Information shown: Begin

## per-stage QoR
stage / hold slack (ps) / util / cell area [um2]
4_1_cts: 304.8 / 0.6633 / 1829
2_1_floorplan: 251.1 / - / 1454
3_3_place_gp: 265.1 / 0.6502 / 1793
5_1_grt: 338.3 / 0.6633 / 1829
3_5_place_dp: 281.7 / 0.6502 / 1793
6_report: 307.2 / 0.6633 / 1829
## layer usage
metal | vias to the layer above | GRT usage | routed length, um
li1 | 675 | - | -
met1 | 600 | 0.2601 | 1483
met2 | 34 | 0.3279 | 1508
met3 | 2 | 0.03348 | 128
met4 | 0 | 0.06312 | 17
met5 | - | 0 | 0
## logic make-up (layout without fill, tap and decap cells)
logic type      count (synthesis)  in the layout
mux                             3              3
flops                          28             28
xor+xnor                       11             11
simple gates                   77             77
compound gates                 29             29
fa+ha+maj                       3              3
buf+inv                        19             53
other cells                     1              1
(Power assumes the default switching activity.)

Information shown: End

## What the task requires:
Transcribe the data above verbatim.

## Exercise response:
## per-stage QoR
stage / hold slack (ps) / util / cell area [um2]
4_1_cts: 304.8 / 0.6633 / 1829
2_1_floorplan: 251.1 / - / 1454
3_3_place_gp: 265.1 / 0.6502 / 1793
5_1_grt: 338.3 / 0.6633 / 1829
3_5_place_dp: 281.7 / 0.6502 / 1793
6_report: 307.2 / 0.6633 / 1829
## layer usage
metal | vias to the layer above | GRT usage | routed length, um
li1 | 675 | - | -
met1 | 600 | 0.2601 | 1483
met2 | 34 | 0.3279 | 1508
met3 | 2 | 0.03348 | 128
met4 | 0 | 0.06312 | 17
met5 | - | 0 | 0
## logic make-up (layout without fill, tap and decap cells)
logic type      count (synthesis)  in the layout
mux                             3              3
flops                          28             28
xor+xnor                       11             11
simple gates                   77             77
compound gates                 29             29
fa+ha+maj                       3              3
buf+inv                        19             53
other cells                     1              1
(Power assumes the default switching activity.)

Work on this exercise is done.